- July 01, 2021
A trial by doctors at Guy’s and St Thomas’ Hospital in London has found that the test — called the basophil activation test (BAT) — is close to 100 per cent accurate at spotting nut allergies. Allergic reactions occur when the immune system overreacts to a trigger —usually food, medication or an environmental irritant — causing the release of histamines, substances that try to rid the body of the allergen. This leads to symptoms such as itchy rashes and swelling. The most severe form of allergic reaction, anaphylaxis, can lead to life-threatening symptoms such as breathing difficulties and loss of consciousness.

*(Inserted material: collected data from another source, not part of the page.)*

<file path="src/hdl/prwg_map.svh">
// Purpose: offsets, field positions and reset values of the write guard
// Assumes: word-indexed register port, 32-bit data
// Notes:   guard registers sit in the top part of the protected window
`ifndef PRWG_MAP_SVH
`define PRWG_MAP_SVH

// ------------------------------------------------------------------
// address map (word index, 6-bit window)
// ------------------------------------------------------------------
`define PRWG_NREGS         16
`define PRWG_PERIPH_LAST   6'h0f
`define PRWG_SOFT_SET_OFF  6'h20
`define PRWG_SOFT_CLR_OFF  6'h21
`define PRWG_GCR_OFF       6'h22

// ------------------------------------------------------------------
// guard_global_control fields
// ------------------------------------------------------------------
`define PRWG_GCR_HARD_BIT  0
`define PRWG_GCR_SUPV_BIT  1

// ------------------------------------------------------------------
// reset values
// ------------------------------------------------------------------
`define PRWG_PERIPH_RST    32'h0000_0000
`define PRWG_SOFT_RST      16'h0000
`endif

</file>
<file path="src/hdl/prwg_pkg.sv">
// Purpose: types shared by the write guard files
// Assumes: nothing
// Notes:   none
package prwg_pkg;
   typedef struct packed {
      logic [5:0]  addr;
      logic [31:0] wdata;
      logic        wr;
      logic        rd;
      logic        supv;
   } prwg_req_t;
endpackage : prwg_pkg

</file>
<file path="src/hdl/prwg_guard.sv">
// Purpose: write guard in front of a peripheral's register file
// Assumes: bus inputs synchronous to MCLK_I, 40 MHz
// Notes:   blocked writes are dropped and flagged on BLOCKED_O; reads are never blocked
//
// Operation
// [RULE_01] a write to a register whose soft lock is set is dropped.
// [RULE_02] a soft lock is cleared by a software write or by reset.
// [RULE_03] while the hard lock is set every guarded write is dropped.
// [RULE_04] the hard lock, once set, is cleared only by reset.
// [RULE_05] unlocked registers may be limited to supervisor writes.
// [RULE_06] each guarded register owns one soft-lock set bit.
// [RULE_07] software sets the hard lock after configuring the block.
// [RULE_08] guard registers are decoded inside the peripheral window.
// [RULE_09] the master gives a privilege level with each access.
// [RULE_10] dropped writes change nothing and reads are unaffected.
// [RULE_11] with the hard lock set, lock and mode clears are ignored.
//
// Local design decisions: strobed register access and the address map.
`timescale 1ns/100ps
`include "prwg_map.svh"
module prwg_guard
   import prwg_pkg::*;
(
   input  wire logic        MCLK_I,
   input  wire logic        RST_N_I,
   input  wire logic [5:0]  ADDR_I,
   input  wire logic [31:0] WDATA_I,
   input  wire logic        WR_I,
   input  wire logic        RD_I,
   input  wire logic        SUPV_I,
   output logic      [31:0] RDATA_O,
   output logic             HARD_LOCK_O,
   output logic             BLOCKED_O
);
   // ------------------------------------------------------------------
   // request decode
   // ------------------------------------------------------------------
   prwg_req_t req;
   assign req = '{addr: ADDR_I, wdata: WDATA_I, wr: WR_I, rd: RD_I,
                  supv: SUPV_I};

   logic [15:0] soft_lock_ff;
   logic        hard_lock_ff;
   logic        supv_only_ff;
   logic [1:0]  rsel_ff;
   logic [31:0] greg_ff;
   logic [31:0] mem_rdata;

   function automatic logic is_periph(input logic [5:0] a);
      return a <= `PRWG_PERIPH_LAST;
   endfunction : is_periph

   logic periph_wr;
   logic locked;
   logic priv_bad;
   logic wr_ok;
   logic gcr_wr;
   assign periph_wr = req.wr && is_periph(req.addr);
   // soft and hard lock first, privilege only when no lock applies
   assign locked   = soft_lock_ff[req.addr[3:0]] || hard_lock_ff; // [RULE_01] [RULE_03]
   assign priv_bad = !locked && supv_only_ff && !req.supv;        // [RULE_05] [RULE_09]
   assign wr_ok    = periph_wr && !locked && !priv_bad;           // [RULE_10]
   assign gcr_wr   = req.wr && req.addr == `PRWG_GCR_OFF;         // [RULE_08]

   // ------------------------------------------------------------------
   // lock state
   // ------------------------------------------------------------------
   always_ff @(posedge MCLK_I) begin
      if (!RST_N_I) begin
         soft_lock_ff <= `PRWG_SOFT_RST;                          // [RULE_02]
      end else if (req.wr && req.addr == `PRWG_SOFT_SET_OFF) begin
         soft_lock_ff <= soft_lock_ff | req.wdata[15:0];          // [RULE_06]
      end else if (req.wr && req.addr == `PRWG_SOFT_CLR_OFF
                   && !hard_lock_ff) begin
         soft_lock_ff <= soft_lock_ff & ~req.wdata[15:0];  // [RULE_02] [RULE_11]
      end
   end

   always_ff @(posedge MCLK_I) begin
      if (!RST_N_I) begin
         hard_lock_ff <= 1'b0;
      end else if (gcr_wr && req.wdata[`PRWG_GCR_HARD_BIT]) begin
         hard_lock_ff <= 1'b1;                                    // [RULE_04]
      end
   end

   // supervisor-only may still be raised under hard lock, never dropped
   always_ff @(posedge MCLK_I) begin
      if (!RST_N_I) begin
         supv_only_ff <= 1'b0;
      end else if (gcr_wr && (!hard_lock_ff
                   || req.wdata[`PRWG_GCR_SUPV_BIT])) begin
         supv_only_ff <= req.wdata[`PRWG_GCR_SUPV_BIT];           // [RULE_11]
      end
   end

   // ------------------------------------------------------------------
   // peripheral storage
   // ------------------------------------------------------------------
   prwg_regmem u_mem (
      .clk_i   (MCLK_I),
      .rst_n_i (RST_N_I),
      .we_i    (wr_ok),
      .waddr_i (req.addr[3:0]),
      .wdata_i (req.wdata),
      .raddr_i (req.addr[3:0]),
      .rdata_o (mem_rdata)
   );

   // ------------------------------------------------------------------
   // read path: unmapped addresses read zero
   // ------------------------------------------------------------------
   always_ff @(posedge MCLK_I) begin
      if (!RST_N_I) begin
         rsel_ff <= 2'h0;
         greg_ff <= 32'h0000_0000;
      end else begin
         rsel_ff <= 2'h0;
         greg_ff <= 32'h0000_0000;
         if (req.rd) begin
            if (is_periph(req.addr)) begin
               rsel_ff <= 2'h1;                                   // [RULE_10]
            end else if (req.addr == `PRWG_SOFT_SET_OFF ||
                         req.addr == `PRWG_SOFT_CLR_OFF) begin
               rsel_ff <= 2'h2;
               greg_ff <= {16'h0000, soft_lock_ff};
            end else if (req.addr == `PRWG_GCR_OFF) begin
               rsel_ff <= 2'h2;
               greg_ff <= {30'h0, supv_only_ff, hard_lock_ff};
            end
         end
      end
   end

   always_comb begin
      unique case (rsel_ff)
         2'h1:    RDATA_O = mem_rdata;
         2'h2:    RDATA_O = greg_ff;
         default: RDATA_O = 32'h0000_0000;
      endcase
   end

   always_ff @(posedge MCLK_I) begin
      if (!RST_N_I) begin
         HARD_LOCK_O <= 1'b0;
         BLOCKED_O   <= 1'b0;
      end else begin
         HARD_LOCK_O <= hard_lock_ff;
         BLOCKED_O   <= periph_wr && !wr_ok;
      end
   end
endmodule : prwg_guard

</file>
<file path="src/hdl/prwg_regmem.sv">
// Purpose: storage of the guarded peripheral registers
// Assumes: one write or one read per cycle
// Notes:   read data registered, one cycle after the read strobe
`timescale 1ns/100ps
`include "prwg_map.svh"
module prwg_regmem
   import prwg_pkg::*;
(
   input  wire logic        clk_i,
   input  wire logic        rst_n_i,
   input  wire logic        we_i,
   input  wire logic [3:0]  waddr_i,
   input  wire logic [31:0] wdata_i,
   input  wire logic [3:0]  raddr_i,
   output logic      [31:0] rdata_o
);
   logic [31:0] mem_ff [`PRWG_NREGS];

   always_ff @(posedge clk_i) begin
      if (!rst_n_i) begin
         for (int i = 0; i < `PRWG_NREGS; i++) begin
            mem_ff[i] <= `PRWG_PERIPH_RST;
         end
      end else if (we_i) begin
         mem_ff[waddr_i] <= wdata_i;
      end
   end

   always_ff @(posedge clk_i) begin
      if (!rst_n_i) begin
         rdata_o <= 32'h0000_0000;
      end else begin
         rdata_o <= mem_ff[raddr_i];
      end
   end
endmodule : prwg_regmem

</file>
<file path="config.mk">
export PLATFORM = sky130hd
export DESIGN_NAME = prwg_guard
export DESIGN_NICKNAME = d
export VERILOG_FILES = /design/src/hdl/prwg_pkg.sv /design/src/hdl/prwg_guard.sv /design/src/hdl/prwg_regmem.sv
export VERILOG_INCLUDE_DIRS = /design/src /design/src/hdl
export SDC_FILE = /design/constraint.sdc
export NUM_CORES = 1
export LEC_CHECK = 0
export BUFFER_PORTS_ARGS = -buffer_cell sky130_fd_sc_hd__buf_2
export CAP_MARGIN = 20
export CORE_UTILIZATION = 50
export CTS_CLUSTER_DIAMETER = 100
export CTS_CLUSTER_SIZE = 14
export DETAILED_ROUTE_END_ITERATION = 10
export PLACE_DENSITY = 0.66
export SLEW_MARGIN = 20
export SYNTH_ARGS = -nofsm -noshare
export SYNTH_HDL_FRONTEND = slang
export SYNTH_SLANG_ARGS = --single-unit
export TNS_END_PERCENT = 100
</file>
<file path="constraint.sdc">
create_clock -name MCLK_I -period 6.3 [get_ports MCLK_I]
set_input_delay 1.26 -clock MCLK_I [delete_from_list [all_inputs] [get_ports MCLK_I]]
set_output_delay 1.26 -clock MCLK_I [all_outputs]
set_load 0.05 [all_outputs]
</file>
==> summary.md, run 1 <==
The repair_antennas step left the layout with diodes totalling 0. The number of gates resized after CTS was 0. The floorplan step set the die width to 229 um.

Setup total negative slack on the finished layout was measured at 0 ps. In the final design database the tool counted 1,764 nets. The power per standard cell area was 280 mW/mm^2. The share of post-route cells with drive strength above 1 was 27.1%. Class of the tightest hold or removal check: flip-flop to flip-flop. The share of the yosys chip area belonging to registers was 65.2%; the routed via count divided by cell count was 6.15.

Endpoint class of the critical path: a flip-flop. The tools report the startpoint class of the critical path as a primary input. The run finished with clean final reports. The run gives 2 as the H-tree level count. The end of the worst register-to-register path is u_mem.mem_ff[0][0]. The floorplan step defined a die boundary enclosing 0.0524 sq mm. The worst-case reg-to-reg path depth works out to 5.

Final hold analysis gives a worst-case slack of 498 ps. For hold timing, the worst endpoint is supv_only_ff. For the reg2reg setup slack, the log shows 3250 ps. The mapped netlist covers 0.0257 sq mm. Start-to-end type of the worst setup path: primary input to flip-flop.

For this run, design rule violations remaining after detail routing come to 0. In this run, CTS created clock tree buffers numbering 47. Ranked by instance count, the synthesized netlist is headed by edfxtp_1 (512), nor2_1 (264), nor3_2 (140).

The fraction of registers with async set or reset after synthesis is 0%. TritonCTS built the clock tree. At the pin with the least slew margin, the transition time is 1070 ps. The biggest area consumer among synthesized cells was edfxtp_1. Minimum setup slack after placement: 1380 ps. For the count of vias placed by the detailed router, the log shows 14.9k.

The highest net fanout along the worst path is 41. The pin count of the biggest net entering global routing is 100. Across the routed clock network, the largest skew measured is 27.2 ps. The proportion of netlist area held by the largest area contributor was 59.8%. Relative to the synthesized area, the layout overhead comes to 9.00%. The run gives 1,775 as the synthesized netlist net count.

Dividing the final minimum period by the clock period gives 69.0%. For the remaining global-route overflow, the log shows 0. In this run the most critical hold path is launched from supv_only_ff. At the end of routability-driven placement, the weighted congestion stood at 0.788.

The via count of the first global-routing pass was 15.4k. The minimum setup slack in the final design was 1950 ps. Setup repair after global routing left no endpoint under its margin. Across the run, the number of max-cap violations was 0. The final design instance area without fill came out at 0.0280 sq mm. The average routed wire per standard cell came out at 27.5 um. After floorplanning, the core was divided into 82 placement rows. For the placed wire-length estimate, the log shows 37.2 mm.

Flip-flop cell with the highest count after synthesis: edfxtp_1. Sum of routed wire length over all layers: 66.7 mm. The number of different library cells used by synthesis comes to 45.

The floorplan step defined a core boundary enclosing 0.0505 sq mm. By instance count, the leading cell after synthesis is edfxtp_1. The clock period minus final worst setup slack is 4350 ps. Peak clock frequency supported by timing: 0.230 GHz.

In this run the critical register-to-register path is launched from supv_only_ff. In this run the count of I/O pins placed on the die edge is 77. Port buffering added 76 buffers.

VDD sags by at most 0.199 mV. After clock tree synthesis, the clock-pin slew on the worst setup and hold paths is 70 ps. Summing all placed instances gives a cell area of 0.0267 sq mm.

A synthesized cell averages 14.9 sq um. The logs give 28.5% for the normalized max-slew margin and 8.96 nW for the leakage component of the power. The die height was 229 um; the number of failing setup endpoints in the final timing report was 0. The detailed router finished its first iteration with 1,645 violations.

The count of synthesis-stage warnings from yosys came out at 0. For this design, the CTS-stage hold fixing added 0 buffers. The number of routed nets with antenna violations is 0. The largest buffer count on any clock path is 3. The clock root buffer master was clkbuf_16. The data required time of the worst path is 6510 ps, and the depth of the worst hold-timing path is 2.

The CTS sink count was 582; the combined global-route utilization of all metal layers was 25.9%. For the initial antenna violation count, the log shows 0. The final count of pins violating max slew is 0, and the number of synthesized flops with an enable pin is 512.

The first global-routing pass estimated 100 mm of wire. Once the clock tree was built, the setup fixing pass inserted 0 buffers. Synthesis handed over a netlist of 1,730 instances. The later pin in the worst-skew pair is clocked with a latency of 610 ps.

The number of endpoints with negative hold slack in the final report came out at 0. Sorting the synthesized cells by area gives the leading types as edfxtp_1 (60%), mux4_2 (12%), dfxtp_1 (5.4%). The worst endpoint data arrival time was 4560 ps. The number of iterations in the first detailed-routing pass is 7, and the initial core utilization is 51.0%. After synthesis the netlist holds a flip-flop and latch count of 582.
## worst max path at each step
stage / from / to / slack (ps) / depth (start not counted)
after global routing: ADDR_I[3] / u_mem.mem_ff[13][19] / 1830 / 6
after global placement: ADDR_I[3] / u_mem.mem_ff[13][23] / 1470 / 6
after floorplan: ADDR_I[0] / u_mem.mem_ff[10][0] / 980 / 6
after CTS: ADDR_I[3] / u_mem.mem_ff[13][19] / 2000 / 6
after detailed placement: ADDR_I[3] / u_mem.mem_ff[13][16] / 1380 / 6
final: ADDR_I[3] / u_mem.mem_ff[13][20] / 1950 / 6
## power by group
group / switching, mW / leakage, nW / total, mW / internal, mW
logic: 0.407 / 2.87 / 0.622 / 0.215
registers: 0.0568 / 5.44 / 4.44 / 4.38
clock network: 1.36 / 0.650 / 2.79 / 1.44
## layer usage
layer,GRT usage [%],up-vias,share of wire [%]
li1,-,6485,-
met5,0,-,0
met3,3.11,116,6.5
met4,9.58,0,3.1
met1,34.4,7765,39
met2,44.1,568,51
## layout by cell type (no fill, tap or decap), types with 2 or more instances in the layout
master / count
buf_2: 72
nor2_1: 264
ha_1: 2
nand2_4: 2
clkbuf_1: 36
buf_4: 39
nand2_1: 51
o22ai_1: 32
mux4_2: 132
inv_1: 18
nand2b_1: 3
buf_12: 2
a21boi_0: 17
nand3_1: 4
nor4b_2: 2
nand4b_1: 3
edfxtp_1: 512
nand2_2: 11
mux2i_1: 67
and2_1: 32
and3_1: 2
a22o_1: 18
nor3_1: 117
o21ai_0: 17
nand3b_1: 3
o21ai_4: 6
clkbuf_16: 48
nor2b_1: 3
nand4_1: 2
nand4_4: 3
nand3_2: 4
o31ai_4: 2
dfxtp_1: 70
nor3_2: 140
## worst max-delay path, stage by stage
cell and delay [ps]:
buf_4 580, buf_4 810, nand3b_1 460, nand3b_1 300, buf_4 310, nand2_2 770
## cells by family (layout without fill, tap and decap cells)
family                     after synthesis  after routing  synth area share, %
muxes                                  200            200                 14.2
AOI/OAI and AO/OA                       97             97                 2.63
DFF                                    582            582                 65.2
buffers and inverters                  193            220                 3.27
adders and majority gates                2              2               0.0973
and+or+nand+nor                        656            656                 14.6
## state kept, by name (all words and copies together) (netlist names), named ones only
signal	cells
u_mem.mem_ff	512
u_mem.rdata_o	32
greg_ff	16
rsel_ff	2
BLOCKED_O	1
HARD_LOCK_O	1
hard_lock_ff	1
supv_only_ff	1
## stage by stage
step	power (mW)	cells	util [%]
after floorplan	4.92	1730	-
after detailed placement	5.15	2342	52.8
after CTS	7.90	2429	55.5
after global placement	5.13	2342	52.8
final	7.86	2429	55.5
after global routing	8.08	2429	55.5
## area by class of cell
class / instances / area, sq um
Fill cell: 4087 / 22400
Sequential cell: 582 / 16800
Multi-Input combinational cell: 955 / 8260
Clock buffer: 84 / 1340
Tap cell: 672 / 841
Timing Repair Buffer: 115 / 719
Inverter: 18 / 67.6
Clock inverter: 3 / 33.8
Note: power is estimated with default switching activity, not from simulation.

Diagnosing allergies usually involves skin prick tests, where a drop of liquid containing a substance the patient may be allergic to is placed on their forearm. The skin is then scratched, so the liquid seeps into it. Blood tests, which check for IgE, an antibody produced when there is an allergic reaction, can also be used. However, both of these tests are far from perfect and can lead to a high rate of false positive results, meaning an allergy is indicated when there isn’t one. In skin prick tests, for instance, that is because the amount of the food protein on the arm is often larger than the amount you would absorb from digestion (which may not cause a problem).
Because these are inaccurate, to confirm the diagnosis, allergy patients may be given an oral food challenge (OFC), in which the patient eats a food they may be allergic to in tiny amounts, while they are under supervised hospital conditions. This can be risky as it may provoke anaphylaxis.
It is hoped that the basophil activation test will offer a safer option to OFCs. It involves mixing a small amount of the food the patient is thought to be allergic to — for example, peanut protein — with a sample of their blood. The sample is then analyzed to check the basophils — a type of white blood cell involved in food allergies. In particular, the test detects the presence of a molecule called CD63 on the basophils’ surface, which is a sign that the patient is allergic to that particular type of food.
Results are available in three (3) hours. The test is 96 to 100 per cent accurate at diagnosing nut and sesame seed allergies, a study of 92 children by Guy’s and St Thomas’ Hospital found.
It also reduced the number of OFCs needed, the Journal of Allergy and Clinical Immunology reported recently. The researchers suggest the technique could be used routinely within years.
Graham Roberts, a Consultant in pediatric allergy and respiratory medicine at University Hospital Southampton NHS Trust, said “this is exciting as a lot of the time skin prick testing and IgE tests are inconclusive. BAT gives you more (and different) information, which is actually complementary. However, you need blood that has just been taken from the patient, and it needs to be run within a few hours of the blood being taken, so hospitals will need the right set-up to do this. But it will save children from doing challenges which can put the patient at risk.”